When gambling behavior gets out of control, program manager Michael Rosen at the Center for Chemical Addictions Treatment (CCAT) explained their organization is there to offer help.

1. What kinds of therapy do you use to treat gambling addiction?

Treatment approaches often use cognitive behavioral techniques, addressing the relationship between one’s thoughts and his/her behavior. One common and dangerous belief is that gambling is a solution to financial problems. The person believes “If I have enough money (credits) to keep gambling, eventually I’ll hit big.

Support groups such as Gamblers Anonymous and Gam-anon take a 12-Step approach to those affected by gambling disorder. Ohio also offers a Problem Gambling Hotline (800-589-9966) to help locate resources throughout the state. Center for Chemical

Addictions Treatment provides assessment, diagnosis, and treatment options for those concerned about their gambling patterns.

2. Are there warning signs?

Gambling, sometimes called the “Invisible Disease,” can be hard to detect because gamblers are very good at hiding their behavior.It is the only disorder in which lying is a diagnostic criterion. Further, it becomes difficult for individuals to admit to themselves that a problem exists.Gambling is supposed to be fun, about winning, about feeling good.

3. So when does it become a problem?

Some common signs include:

  • Lost time: Individuals with a gambling disorder often have no concept of how much time is spent gambling.
  • Minimizing Losses: Individuals with a gambling disorder often exaggerate how much they win and minimize how much they lose.
  • Hides signs of gambling: From lottery tickets and Bingo cards to bank statements and bills, individuals with a gambling disorder often conceal any tracks of their behavior.
  • Tries to escape feelings: Whether loneliness, depression, sorrow, or any other uncomfortable or difficult feeling, individuals with a gambling disorder may find “relief” or “distraction” from these feelings by gambling.
  • Increases the size of bets: Individuals with a gambling disorder often build a tolerance to the amount of their betting.

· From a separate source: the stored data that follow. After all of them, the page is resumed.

`config.mk`:
```
export PLATFORM = sky130hd
export DESIGN_NAME = lsu_bus_master
export DESIGN_NICKNAME = d
export VERILOG_FILES = /design/src/rtl/lsu_bus_master_pkg.sv /design/src/rtl/lsu_load_fmt.sv /design/src/rtl/lsu_bus_master.sv
export SDC_FILE = /design/constraint.sdc
export NUM_CORES = 1
export LEC_CHECK = 0
export BUFFER_PORTS_ARGS = -buffer_cell sky130_fd_sc_hd__buf_2
export CAP_MARGIN = 30
export CORE_UTILIZATION = 40
export DETAILED_ROUTE_END_ITERATION = 10
export PLACE_DENSITY = 0.74
export SYNTH_ARGS = -nofsm -noshare
export SYNTH_HDL_FRONTEND = slang
export SYNTH_SLANG_ARGS = --single-unit
```
`constraint.sdc`:
```
create_clock -name clk -period 4.5 [get_ports clk]
set_input_delay 0.45 -clock clk [delete_from_list [all_inputs] [get_ports clk]]
set_output_delay 0.45 -clock clk [all_outputs]
set_load 0.01 [all_outputs]
```
`src/rtl/lsu_bus_master_pkg.sv`:
```
// rtl/lsu_bus_master_pkg.sv - shared types and decode helpers for the load/store bus master
//
// Holds the FSM state encoding, the RV32I load/store funct3 codes and the
// small decode functions used by the top level and the load formatter.

package lsu_bus_master_pkg;

    typedef enum logic [2:0] {
        S_IDLE     = 3'd0,
        S_ERR      = 3'd1,
        S_ST       = 3'd2,
        S_LD_ISSUE = 3'd3,
        S_LD_WAIT  = 3'd4,
        S_RESP     = 3'd5
    } lsu_state_t;

    // Loads use all five codes; stores only the first three.
    localparam logic [2:0] F3_B  = 3'b000;
    localparam logic [2:0] F3_H  = 3'b001;
    localparam logic [2:0] F3_W  = 3'b010;
    localparam logic [2:0] F3_BU = 3'b100;
    localparam logic [2:0] F3_HU = 3'b101;

    // Access size in bytes, from the low two funct3 bits.
    function automatic logic [2:0] access_bytes(input logic [1:0] f3_size);
        case (f3_size)
            2'b00:   return 3'd1;
            2'b01:   return 3'd2;
            default: return 3'd4;
        endcase
    endfunction

    // Unsigned variants exist only for loads.
    function automatic logic funct3_legal(input logic we, input logic [2:0] f3);
        case (f3)
            F3_B, F3_H, F3_W: return 1'b1;
            F3_BU, F3_HU:     return !we;
            default:          return 1'b0;
        endcase
    endfunction

endpackage

```
`src/rtl/lsu_load_fmt.sv`:
```
// rtl/lsu_load_fmt.sv - combinational load data extraction and extension
//
// Ports:
//   word    in  32  raw memory word; byte at offset k sits in word[31-8k -: 8]
//   offset  in  2   byte offset of the access inside the word (already aligned)
//   funct3  in  3   load width/sign code
//   result  out 32  sign- or zero-extended load value (0 for unknown codes)

module lsu_load_fmt
    import lsu_bus_master_pkg::*;
(
    input  logic [31:0] word,
    input  logic [1:0]  offset,
    input  logic [2:0]  funct3,
    output logic [31:0] result
);

    // The responder returns bytes in descending lane order, so offset 0 is the MSB.
    function automatic logic [7:0] byte_at(input logic [31:0] w, input logic [1:0] k);
        case (k)
            2'd0:    return w[31:24];
            2'd1:    return w[23:16];
            2'd2:    return w[15:8];
            default: return w[7:0];
        endcase
    endfunction

    logic [7:0] b_lo;
    logic [7:0] b_hi;

    always_comb begin
        b_lo = byte_at(word, offset);
        // Halfwords are only ever at offset 0 or 2, so the +1 never wraps in use.
        b_hi = byte_at(word, offset + 2'd1);
        case (funct3)
            F3_B:    result = {{24{b_lo[7]}}, b_lo};
            F3_BU:   result = {24'd0, b_lo};
            F3_H:    result = {{16{b_hi[7]}}, b_hi, b_lo};
            F3_HU:   result = {16'd0, b_hi, b_lo};
            F3_W:    result = {word[7:0], word[15:8], word[23:16], word[31:24]};
            default: result = 32'd0;
        endcase
    end

endmodule

```
`src/rtl/lsu_bus_master.sv`:
```
// rtl/lsu_bus_master.sv - RV32I load/store initiator for the word-addressed data memory
//
// Ports:
//   clk, rstn                 clock, asynchronous active-low reset
//   req_valid/req_ready       request handshake; ready only while idle
//   req_we, req_funct3        store/load select and width/sign code
//   req_addr, req_wdata       byte address and right-justified store data
//   resp_valid                one-cycle completion pulse
//   resp_rdata, resp_err      extended load result, error flag
//   mem_strb, mem_addr        read strobe and word-aligned byte address
//   mem_wdata, mem_wmask      lane-formatted store data and byte enables
//   mem_rdata                 read word, valid the cycle after mem_strb

module lsu_bus_master
    import lsu_bus_master_pkg::*;
#(
    parameter int MEM_BYTES   = 2048,
    parameter bit CHECK_ALIGN = 1'b1
) (
    input  logic        clk,
    input  logic        rstn,
    input  logic        req_valid,
    output logic        req_ready,
    input  logic        req_we,
    input  logic [2:0]  req_funct3,
    input  logic [31:0] req_addr,
    input  logic [31:0] req_wdata,
    output logic        resp_valid,
    output logic [31:0] resp_rdata,
    output logic        resp_err,
    output logic        mem_strb,
    output logic [31:0] mem_addr,
    output logic [31:0] mem_wdata,
    output logic [3:0]  mem_wmask,
    input  logic [31:0] mem_rdata
);

    lsu_state_t  state_q, state_d;

    logic [2:0]  ld_funct3_q, ld_funct3_d;
    logic [1:0]  ld_off_q, ld_off_d;

    logic        resp_valid_d, resp_err_d, mem_strb_d;
    logic [31:0] resp_rdata_d, mem_addr_d, mem_wdata_d;
    logic [3:0]  mem_wmask_d;

    logic [2:0]  size;
    logic        legal, misaligned, out_of_range, req_err;
    logic [1:0]  eff_off;
    logic [32:0] last_addr;
    logic [3:0]  st_mask;
    logic [31:0] st_data;
    logic [31:0] ld_result;

    assign req_ready = (state_q == S_IDLE);

    // Request decode, evaluated on the live request fields at the accept edge.
    always_comb begin
        size       = access_bytes(req_funct3[1:0]);
        legal      = funct3_legal(req_we, req_funct3);
        misaligned = 1'b0;
        if (CHECK_ALIGN) begin
            misaligned = ((size == 3'd2) && req_addr[0]) ||
                         ((size == 3'd4) && (req_addr[1:0] != 2'b00));
        end
        // With alignment checking off, low bits are dropped instead of flagged.
        case (size)
            3'd1:    eff_off = req_addr[1:0];
            3'd2:    eff_off = {req_addr[1], 1'b0};
            default: eff_off = 2'b00;
        endcase
        // 33 bits so an access near 4 GiB cannot wrap back into range.
        last_addr    = {1'b0, req_addr[31:2], eff_off} + {30'd0, size} - 33'd1;
        out_of_range = (last_addr >= 33'(MEM_BYTES));
        req_err      = !legal || misaligned || out_of_range;
    end

    // Store lane formatting: byte i of the data goes to lane eff_off+i.
    always_comb begin
        case (req_funct3[1:0])
            2'b00: begin
                st_mask = 4'b0001 << eff_off;
                st_data = {24'd0, req_wdata[7:0]} << {eff_off, 3'b000};
            end
            2'b01: begin
                st_mask = 4'b0011 << eff_off;
                st_data = {16'd0, req_wdata[15:0]} << {eff_off, 3'b000};
            end
            default: begin
                st_mask = 4'b1111;
                st_data = req_wdata;
            end
        endcase
    end

    lsu_load_fmt u_load_fmt (
        .word   (mem_rdata),
        .offset (ld_off_q),
        .funct3 (ld_funct3_q),
        .result (ld_result)
    );

    // Next state plus next values of every registered output.
    always_comb begin
        state_d      = state_q;
        ld_funct3_d  = ld_funct3_q;
        ld_off_d     = ld_off_q;
        mem_addr_d   = mem_addr;
        mem_strb_d   = 1'b0;
        mem_wmask_d  = 4'b0000;
        mem_wdata_d  = 32'd0;
        resp_valid_d = 1'b0;
        resp_err_d   = resp_err;
        resp_rdata_d = resp_rdata;

        case (state_q)
            S_IDLE: begin
                if (req_valid) begin
                    mem_addr_d  = {req_addr[31:2], 2'b00};
                    ld_funct3_d = req_funct3;
                    ld_off_d    = eff_off;
                    if (req_err) begin
                        state_d      = S_ERR;
                        resp_valid_d = 1'b1;
                        resp_err_d   = 1'b1;
                        resp_rdata_d = 32'd0;
                    end else if (req_we) begin
                        state_d     = S_ST;
                        mem_wmask_d = st_mask;
                        mem_wdata_d = st_data;
                    end else begin
                        state_d    = S_LD_ISSUE;
                        mem_strb_d = 1'b1;
                    end
                end
            end
            S_ERR: begin
                state_d = S_IDLE;
            end
            S_ST: begin
                state_d      = S_RESP;
                resp_valid_d = 1'b1;
                resp_err_d   = 1'b0;
                resp_rdata_d = 32'd0;
            end
            S_LD_ISSUE: begin
                state_d = S_LD_WAIT;
            end
            S_LD_WAIT: begin
                // mem_rdata is valid now; format it straight into the response.
                state_d      = S_RESP;
                resp_valid_d = 1'b1;
                resp_err_d   = 1'b0;
                resp_rdata_d = ld_result;
            end
            S_RESP: begin
                state_d = S_IDLE;
            end
            default: begin
                state_d = S_IDLE;
            end
        endcase
    end

    always_ff @(posedge clk or negedge rstn) begin
        if (!rstn) begin
            state_q     <= S_IDLE;
            ld_funct3_q <= 3'd0;
            ld_off_q    <= 2'd0;
            mem_addr    <= 32'd0;
            mem_strb    <= 1'b0;
            mem_wmask   <= 4'b0000;
            mem_wdata   <= 32'd0;
            resp_valid  <= 1'b0;
            resp_err    <= 1'b0;
            resp_rdata  <= 32'd0;
        end else begin
            state_q     <= state_d;
            ld_funct3_q <= ld_funct3_d;
            ld_off_q    <= ld_off_d;
            mem_addr    <= mem_addr_d;
            mem_strb    <= mem_strb_d;
            mem_wmask   <= mem_wmask_d;
            mem_wdata   <= mem_wdata_d;
            resp_valid  <= resp_valid_d;
            resp_err    <= resp_err_d;
            resp_rdata  <= resp_rdata_d;
        end
    end

endmodule

```
==> results.cfg <==
[status]
status = completed

[floorplanning]
die_h_um = 137.9
start_util_pct = 40.96
die_w_um = 137.9
core_sq_um = 18020
pin_count = 207
die-area_sq_um = 19000
rows = 49

[clock_tree]
clk_latency_ns = 0.37
clk_pin_slew_worst_paths_ns = 0.08
clockRootBuffer = clkbuf_16
post_cts_buffers = 0
cts_buffer_depth = 2
cts_inserted_buffers = 9
cts_tree = yes
cts_sinks = 109
h-tree-depth = 3
cts_resized = 0

[worst_setup_path]
endpoint_kind = flop
crit_start = req_funct3[1]
crit_type = in -> reg
cp.arrival_ns = 4.43
rr_endpoint = mem_wdata[17]
critPathLaunchType = input port
worstSetupEndpoint = mem_wmask[0]
rr_worst_depth = 6
worstReg2RegStart = state_q[2]
required_ns = 4.77
reg2reg_slack_ns = 1.46
cp_max_fo = 14

[logic_synthesis]
synthFlopType = dfrtp_1
async_reset_ff_share_pct = 100.0
synth_cell_types = 62
syn_inst = 923
synth_seq_cells = 109
ys_warn_count = 0
synth_edf_count = 0
synth.cell_area_sq_um = 7382
ys_seq_area_share_pct = 36.95
avgSynthCellArea_sq_um = 7.998

[drt]
wl_um = 22650
avgRoutedWirePerCell_um = 17.07
first_pass_iters = 5
vias = 7602
drc_errors = 0
postRouteAntennaNets = 0
drtIter0Drc = 713
viasPerCell = 5.729

[layout]
drive_gt1_share_pct = 23.59
fin_area_sq_um = 8962
area_growth_pct = 21.41
diodes = 0
fin_util_pct = 49.72
nFillCells = 1804
finish.net_count = 1230

[hold_path]
hold_path.class = in -> reg
hold_start = req_we

[placement]
port-buffer-count = 204
place_hpwl_um = 16570
dpl-instance-area_sq_um = 8598
place_congestion = 0.8695

[sta]
rsz0062_at_grt = yes
finClkSkew_ns = 0.01368
setup_viol = 0
whs_ns = 0.2785
fin_crit_ns = 4.158
setup-tns-final_ns = 0
hold_violations = 0
timing.fmax_mhz = 240.5
relSlewSlack_pct = 25.94
timing.final.crit_share_pct = 92.40
final-max-slew-violation-count = 0
worstMarginPinSlew_ns = 1.107

[grt]
grt_overflow = 0
grt_max_degree = 73
antenna_found_initial = 0
grt_pass1_vias = 7001
grt_util_all_layers_pct = 23.35
grt_pass1_wl_um = 34900

[flow_run]
drv_cap = 0

[power_and_ir_drop]
p_leak_nw = 4.210
p_per_area_nw_per_um2 = 286.5
peakVddDrop_mv = 0.1820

It is common for bets to increase in wager and risk as a problem develops.
  • Tries to stop but can’t: Individuals with a gambling disorder usually have difficulty controlling their gambling behavior.They may recognize the need to stop, but just can’t.
  • Borrowing:Individuals with a gambling disorder often borrow money from others or household savings.
  • Mood Swings: Some individuals with a gambling disorder experience mood swings when they are not gambling. A sort of withdrawal from the behavior can cause irritability and restlessness.

For the birds?

It may be a good thing casinos don't extend credit to pigeons. Interspecies evidence points to gambling being innate. Even though pigeons weren’t necessarily wagering on sports, a 2013 University of Kentucky study showed even the birds exhibited a propensity for gambling.  

In the study. the pigeons could choose:

Feeder 1, which released two pieces of food after 10 button pushes OR
Feeder 2, which released three pieces of food after random button pushes

The pigeons preferred to take the chance on getting the larger amount of food even though they sometimes had to hit the button 20 times.

The study revealed in most cases the pigeons were willing to forgo the sure thing to instead try for the jackpot.